Un hombre sabe lo que es el miedo cuando ha notado en la garganta el frío metal de un cuchillo. En ese momento, cuando cree que va a morir, la importancia de las cosas pierde su orden habitual y sobrevivir se convierte en una pulsión que barre todo lo demás.
Bernardo trató de mantener la mente fría, pero el terror se iba apoderando de él. Primero habían sido las amenazas, que habían hecho poca mella en él y lo habían llevado a pensar que lograría salir indemne de todo aquello. Luego llegaron los golpes y el abad pensó que aquel no era más que otro peldaño en la larga escalera hacia su rendición. Decidido, sin embargo, a resistir, se preguntaba hasta cuándo sería capaz de soportarlo. Poco a poco, su resistencia había debilitado la confianza de sus torturadores, imposibilitados de amenazarlo con la muerte.
La puerta de la celda se abrió y Oppas entró acompañado de un soldado que sujetaba fuertemente a Severino. En aquel momento, Bernardo no comprendió lo que estaba a punto de suceder. Pronto lo haría.
—Tenías razón, abad —dijo Oppas en un tono extrañamente tranquilo—. Eres capaz de soportar el dolor y de sobreponerte al miedo, pero no pienses que estás hecho de una madera especial, muchos hombres lo hacen.
El obispo caminaba sin prisa por la celda y Bernardo comenzó a intuir que el verdadero miedo no nace de los gritos y de las amenazas, sino de palabras susurradas por quien está dispuesto a todo para lograr su objetivo.

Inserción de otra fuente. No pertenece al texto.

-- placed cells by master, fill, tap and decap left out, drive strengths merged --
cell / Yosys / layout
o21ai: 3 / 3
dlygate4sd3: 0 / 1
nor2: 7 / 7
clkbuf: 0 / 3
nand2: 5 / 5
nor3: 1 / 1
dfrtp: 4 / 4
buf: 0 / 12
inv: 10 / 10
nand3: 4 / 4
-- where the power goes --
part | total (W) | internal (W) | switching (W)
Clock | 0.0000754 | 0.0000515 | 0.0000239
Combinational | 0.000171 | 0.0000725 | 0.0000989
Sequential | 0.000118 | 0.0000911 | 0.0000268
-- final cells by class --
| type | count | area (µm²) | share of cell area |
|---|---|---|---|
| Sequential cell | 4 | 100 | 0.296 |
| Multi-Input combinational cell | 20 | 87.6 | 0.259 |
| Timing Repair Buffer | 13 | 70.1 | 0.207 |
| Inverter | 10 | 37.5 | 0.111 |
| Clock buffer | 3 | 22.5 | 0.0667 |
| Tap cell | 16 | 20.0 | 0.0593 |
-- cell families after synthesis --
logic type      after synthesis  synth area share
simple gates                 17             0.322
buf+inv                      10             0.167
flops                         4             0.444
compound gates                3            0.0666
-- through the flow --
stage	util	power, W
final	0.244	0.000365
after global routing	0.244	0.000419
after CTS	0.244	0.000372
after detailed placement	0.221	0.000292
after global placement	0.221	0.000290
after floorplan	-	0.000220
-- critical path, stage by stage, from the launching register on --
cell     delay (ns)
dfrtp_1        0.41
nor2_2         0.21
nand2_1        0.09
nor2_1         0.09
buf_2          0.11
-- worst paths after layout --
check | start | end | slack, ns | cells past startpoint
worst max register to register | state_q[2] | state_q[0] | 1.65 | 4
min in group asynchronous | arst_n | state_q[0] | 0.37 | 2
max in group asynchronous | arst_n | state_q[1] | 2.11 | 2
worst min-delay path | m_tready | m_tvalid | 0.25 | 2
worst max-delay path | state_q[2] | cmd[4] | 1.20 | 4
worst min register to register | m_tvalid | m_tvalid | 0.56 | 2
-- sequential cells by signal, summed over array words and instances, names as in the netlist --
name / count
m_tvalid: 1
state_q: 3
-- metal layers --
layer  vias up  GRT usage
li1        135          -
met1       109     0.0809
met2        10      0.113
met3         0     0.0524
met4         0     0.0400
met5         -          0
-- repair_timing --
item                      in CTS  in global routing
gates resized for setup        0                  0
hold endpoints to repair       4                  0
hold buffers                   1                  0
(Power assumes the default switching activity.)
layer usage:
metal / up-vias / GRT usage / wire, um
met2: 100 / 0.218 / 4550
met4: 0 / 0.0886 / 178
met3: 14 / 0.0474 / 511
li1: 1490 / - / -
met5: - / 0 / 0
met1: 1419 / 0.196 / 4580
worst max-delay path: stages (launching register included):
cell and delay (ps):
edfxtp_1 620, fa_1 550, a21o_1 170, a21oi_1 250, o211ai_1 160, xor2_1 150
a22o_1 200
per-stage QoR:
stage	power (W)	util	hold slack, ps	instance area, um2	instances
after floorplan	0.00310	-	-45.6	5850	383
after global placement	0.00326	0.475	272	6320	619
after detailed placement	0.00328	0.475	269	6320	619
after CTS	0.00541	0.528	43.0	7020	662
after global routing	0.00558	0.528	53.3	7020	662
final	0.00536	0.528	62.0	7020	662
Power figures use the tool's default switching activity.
--- src/rtl/core/two_key_priority_queue_unit_assert.svh ---
// Assertion macros for the two-key priority queue unit.
// Included by files that carry concurrent checks; expects i_clk and i_rst_n in scope.
`ifndef TWO_KEY_PRIORITY_QUEUE_UNIT_ASSERT_SVH
`define TWO_KEY_PRIORITY_QUEUE_UNIT_ASSERT_SVH
`ifndef SYNTHESIS
`define TKPQ_ASSERT_SAME(label, pre, post) \
    label: assert property (@(posedge i_clk) disable iff (!i_rst_n) (pre) |-> (post)) \
        else $error("tkpq check failed");
`define TKPQ_ASSERT_NEXT(label, pre, post) \
    label: assert property (@(posedge i_clk) disable iff (!i_rst_n) (pre) |=> (post)) \
        else $error("tkpq check failed");
`else
`define TKPQ_ASSERT_SAME(label, pre, post)
`define TKPQ_ASSERT_NEXT(label, pre, post)
`endif
`endif

--- src/rtl/core/tkpq_pkg.sv ---
// Shared types, codes and the key compare for the two-key priority queue.
// No dependencies.
package tkpq_pkg;

    localparam int TAG_W   = 32;
    localparam int SCORE_W = 7;
    localparam int OCC_W   = 5;

    localparam logic OP_ENQ = 1'b0;
    localparam logic OP_DEQ = 1'b1;

    typedef struct packed {
        logic [TAG_W-1:0]   tag;
        logic [SCORE_W-1:0] prim;
        logic [SCORE_W-1:0] sec;
    } t_entry;

    typedef struct packed {
        logic enq;
        logic deq;
    } t_cell_ctrl;

    typedef struct packed {
        logic               item_valid;
        logic [TAG_W-1:0]   item_tag;
        logic [SCORE_W-1:0] item_primary;
        logic [SCORE_W-1:0] item_secondary;
        logic               refused;
        logic               now_empty;
        logic               now_full;
        logic [OCC_W-1:0]   occupancy;
    } t_result;

    // stored entry ranks strictly below the key pair (p, q)
    function automatic logic ranks_below(t_entry s, logic [SCORE_W-1:0] p,
                                         logic [SCORE_W-1:0] q);
        return {s.prim, s.sec} < {p, q};
    endfunction

endpackage

--- src/rtl/core/tkpq_in_if.sv ---
// Command channel of the two-key priority queue: valid/ready plus command fields.
// Depends on tkpq_pkg for field widths.
interface tkpq_in_if;
    logic                              valid;
    logic                              ready;
    logic                              operation;
    logic [tkpq_pkg::TAG_W-1:0]        entry_tag;
    logic [tkpq_pkg::SCORE_W-1:0]      primary_score;
    logic [tkpq_pkg::SCORE_W-1:0]      secondary_score;

    modport source (output valid, operation, entry_tag, primary_score, secondary_score,
                    input ready);
    modport sink   (input valid, operation, entry_tag, primary_score, secondary_score,
                    output ready);
endinterface

--- src/rtl/core/tkpq_out_if.sv ---
// Result channel of the two-key priority queue: valid/ready plus result fields.
// Depends on tkpq_pkg for field widths.
interface tkpq_out_if;
    logic                              valid;
    logic                              ready;
    logic                              item_valid;
    logic [tkpq_pkg::TAG_W-1:0]        item_tag;
    logic [tkpq_pkg::SCORE_W-1:0]      item_primary;
    logic [tkpq_pkg::SCORE_W-1:0]      item_secondary;
    logic                              refused;
    logic                              now_empty;
    logic                              now_full;
    logic [tkpq_pkg::OCC_W-1:0]        occupancy;

    modport source (output valid, item_valid, item_tag, item_primary, item_secondary,
                    refused, now_empty, now_full, occupancy, input ready);
    modport sink   (input valid, item_valid, item_tag, item_primary, item_secondary,
                    refused, now_empty, now_full, occupancy, output ready);
endinterface

--- src/rtl/core/tkpq_cell.sv ---
// One slot of the sorted chain: holds an entry, compares it with the new key
// and shifts with its neighbours. Depends on tkpq_pkg.
module tkpq_cell #(
    parameter int IDX   = 0,
    parameter int CNT_W = 5
) (
    input  logic                 i_clk,
    input  tkpq_pkg::t_cell_ctrl i_ctrl,
    input  tkpq_pkg::t_entry     i_new,
    input  logic [CNT_W-1:0]     i_count,
    input  logic                 i_left_ins,
    input  tkpq_pkg::t_entry     i_left_entry,
    input  tkpq_pkg::t_entry     i_right_entry,
    output logic                 o_ins,
    output tkpq_pkg::t_entry     o_entry
);

    tkpq_pkg::t_entry r_entry;
    tkpq_pkg::t_entry n_entry;
    logic             occupied;

    assign occupied = i_count > CNT_W'(IDX);
    // empty slots count as below, so the flag is a thermometer along the chain
    assign o_ins    = !occupied || tkpq_pkg::ranks_below(r_entry, i_new.prim, i_new.sec);
    assign o_entry  = r_entry;

    always_comb begin
        n_entry = r_entry;
        if (i_ctrl.enq && o_ins) begin
            n_entry = i_left_ins ? i_left_entry : i_new;
        end else if (i_ctrl.deq) begin
            n_entry = i_right_entry;
        end
    end

    always_ff @(posedge i_clk) begin
        r_entry <= n_entry;
    end

endmodule

--- src/rtl/core/two_key_priority_queue_unit.sv ---
// Two-key priority queue: a chain of sorted cells, highest (primary, secondary) first.
// Depends on tkpq_pkg, tkpq_in_if, tkpq_out_if, tkpq_cell and the assert header.
//
// Usage: i_cmd carries one command per transaction, enqueue (tag and two scores)
// or dequeue. o_res returns exactly one result transaction per command: the
// removed head on a dequeue, a refusal flag for an enqueue into a full queue,
// and empty/full/occupancy after the step. Equal keys leave in arrival order.
// The result is registered and shows in the cycle after the command is
// taken. Throughput: one command per cycle unless a stall holds i_cmd.ready low;
// every cell compares the new key with its own entry and shifts to its neighbour
// in the same cycle, so the chain length does not set the rate.
// Reset: synchronous, active low; the queue is empty and no result is pending.
// Entry storage needs no clearing, the fill count marks which cells hold data.
// Stall: while a result waits and o_res.ready is low, i_cmd.ready is low and
// the queue holds its contents; the result is kept until taken.
`include "two_key_priority_queue_unit_assert.svh"
module two_key_priority_queue_unit #(
    parameter int QUEUE_DEPTH = 16
) (
    input  logic              i_clk,
    input  logic              i_rst_n,
    tkpq_in_if.sink           i_cmd,
    tkpq_out_if.source        o_res
);

    localparam int CNT_W = $clog2(QUEUE_DEPTH + 1);

    logic [CNT_W-1:0]     r_count;
    logic [CNT_W-1:0]     n_count;
    logic                 r_out_valid;
    tkpq_pkg::t_result    r_res;
    tkpq_pkg::t_result    n_res;
    tkpq_pkg::t_cell_ctrl ctrl;
    tkpq_pkg::t_entry     new_entry;
    tkpq_pkg::t_entry     cell_entry [QUEUE_DEPTH];
    logic                 cell_ins   [QUEUE_DEPTH];
    logic                 cmd_fire;
    logic                 is_full;
    logic                 is_empty;

    assign i_cmd.ready = !r_out_valid || o_res.ready;
    assign cmd_fire    = i_cmd.valid && i_cmd.ready;
    assign is_full     = r_count == CNT_W'(QUEUE_DEPTH);
    assign is_empty    = r_count == '0;

    assign new_entry.tag  = i_cmd.entry_tag;
    assign new_entry.prim = i_cmd.primary_score;
    assign new_entry.sec  = i_cmd.secondary_score;

    assign ctrl.enq = cmd_fire && (i_cmd.operation == tkpq_pkg::OP_ENQ) && !is_full;
    assign ctrl.deq = cmd_fire && (i_cmd.operation == tkpq_pkg::OP_DEQ) && !is_empty;

    genvar gi;
    generate
        for (gi = 0; gi < QUEUE_DEPTH; gi++) begin : g_cell
            logic             left_ins;
            tkpq_pkg::t_entry left_entry;
            tkpq_pkg::t_entry right_entry;
            if (gi == 0) begin : g_head
                assign left_ins   = 1'b0;
                assign left_entry = '0;
            end else begin : g_mid
                assign left_ins   = cell_ins[gi-1];
                assign left_entry = cell_entry[gi-1];
            end
            if (gi == QUEUE_DEPTH - 1) begin : g_tail
                assign right_entry = '0;
            end else begin : g_body
                assign right_entry = cell_entry[gi+1];
            end
            tkpq_cell #(
                .IDX   (gi),
                .CNT_W (CNT_W)
            ) u_cell (
                .i_clk         (i_clk),
                .i_ctrl        (ctrl),
                .i_new         (new_entry),
                .i_count       (r_count),
                .i_left_ins    (left_ins),
                .i_left_entry  (left_entry),
                .i_right_entry (right_entry),
                .o_ins         (cell_ins[gi]),
                .o_entry       (cell_entry[gi])
            );
        end
    endgenerate

    always_comb begin
        n_count = r_count;
        if (ctrl.enq) begin
            n_count = r_count + CNT_W'(1);
        end else if (ctrl.deq) begin
            n_count = r_count - CNT_W'(1);
        end
        n_res                = '0;
        n_res.item_valid     = ctrl.deq;
        if (ctrl.deq) begin
            n_res.item_tag       = cell_entry[0].tag;
            n_res.item_primary   = cell_entry[0].prim;
            n_res.item_secondary = cell_entry[0].sec;
        end
        n_res.refused   = (i_cmd.operation == tkpq_pkg::OP_ENQ) && is_full;
        n_res.now_empty = n_count == '0;
        n_res.now_full  = n_count == CNT_W'(QUEUE_DEPTH);
        n_res.occupancy = tkpq_pkg::OCC_W'(n_count);
    end

    always_ff @(posedge i_clk) begin
        if (!i_rst_n) begin
            r_count     <= '0;
            r_out_valid <= 1'b0;
        end else begin
            r_count <= n_count;
            if (cmd_fire) begin
                r_out_valid <= 1'b1;
            end else if (o_res.ready) begin
                r_out_valid <= 1'b0;
            end
        end
    end

    always_ff @(posedge i_clk) begin
        if (cmd_fire) begin
            r_res <= n_res;
        end
    end

    assign o_res.valid          = r_out_valid;
    assign o_res.item_valid     = r_res.item_valid;
    assign o_res.item_tag       = r_res.item_tag;
    assign o_res.item_primary   = r_res.item_primary;
    assign o_res.item_secondary = r_res.item_secondary;
    assign o_res.refused        = r_res.refused;
    assign o_res.now_empty      = r_res.now_empty;
    assign o_res.now_full       = r_res.now_full;
    assign o_res.occupancy      = r_res.occupancy;

    `TKPQ_ASSERT_SAME(a_count_bound, 1'b1, r_count <= CNT_W'(QUEUE_DEPTH))
    `TKPQ_ASSERT_NEXT(a_enq_grows, ctrl.enq, r_count == $past(r_count) + CNT_W'(1))
    `TKPQ_ASSERT_SAME(a_refuse_full, r_out_valid && r_res.refused, r_res.now_full)
    `TKPQ_ASSERT_NEXT(a_stall_holds, r_out_valid && !o_res.ready, r_count == $past(r_count))

endmodule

Oppas hizo un gesto al soldado que sujetaba a Severino. Con el entrenamiento de la experiencia, el hombre extendió el brazo del monje sobre la mesa, abrió su mano derecha y con un movimiento preciso cortó su dedo meñique.
Bernardo y Severino gritaron al mismo tiempo, y el grito de Severino acabó en un gemido de dolor y desesperación. Cuando su voz se apagó, Bernardo levantó la cabeza con los ojos desbordados de lágrimas y se encontró con la burlona sonrisa de Oppas.
—Veo que también tú cedes. Es llamativo ver cómo puedes soportar tu propio dolor, pero no el ajeno. ¡Qué debilidad!
En aquel preciso momento, Bernardo se dio cuenta de que no podría vencer. Oppas ya había ganado.
—Mi buen abad —continuó el obispo—. ¿Cuántos dedos de vuestro buen hermano Severino serán necesarios para haceros entrar en razón?
—Por favor —suplicó Bernardo—. No será necesario.
—¿No? Tú has hecho que lo sea. Cuando nos digas dónde está la reliquia, puedes estar seguro de que te dejaré con vida. Quiero que cada día de tu existencia veas que tu hermano tiene solo nueve dedos y recuerdes que tú eres el culpable.
Bernardo miró a Severino, que contemplaba con un gesto de odio a Oppas. Su mirada se desvió hacia Bernardo y su rictus se calmó.
—No se lo des, Bernardo, no lo merece. Ahora lo entiendo. Si este es el precio que debemos pagar, lo haré gustoso.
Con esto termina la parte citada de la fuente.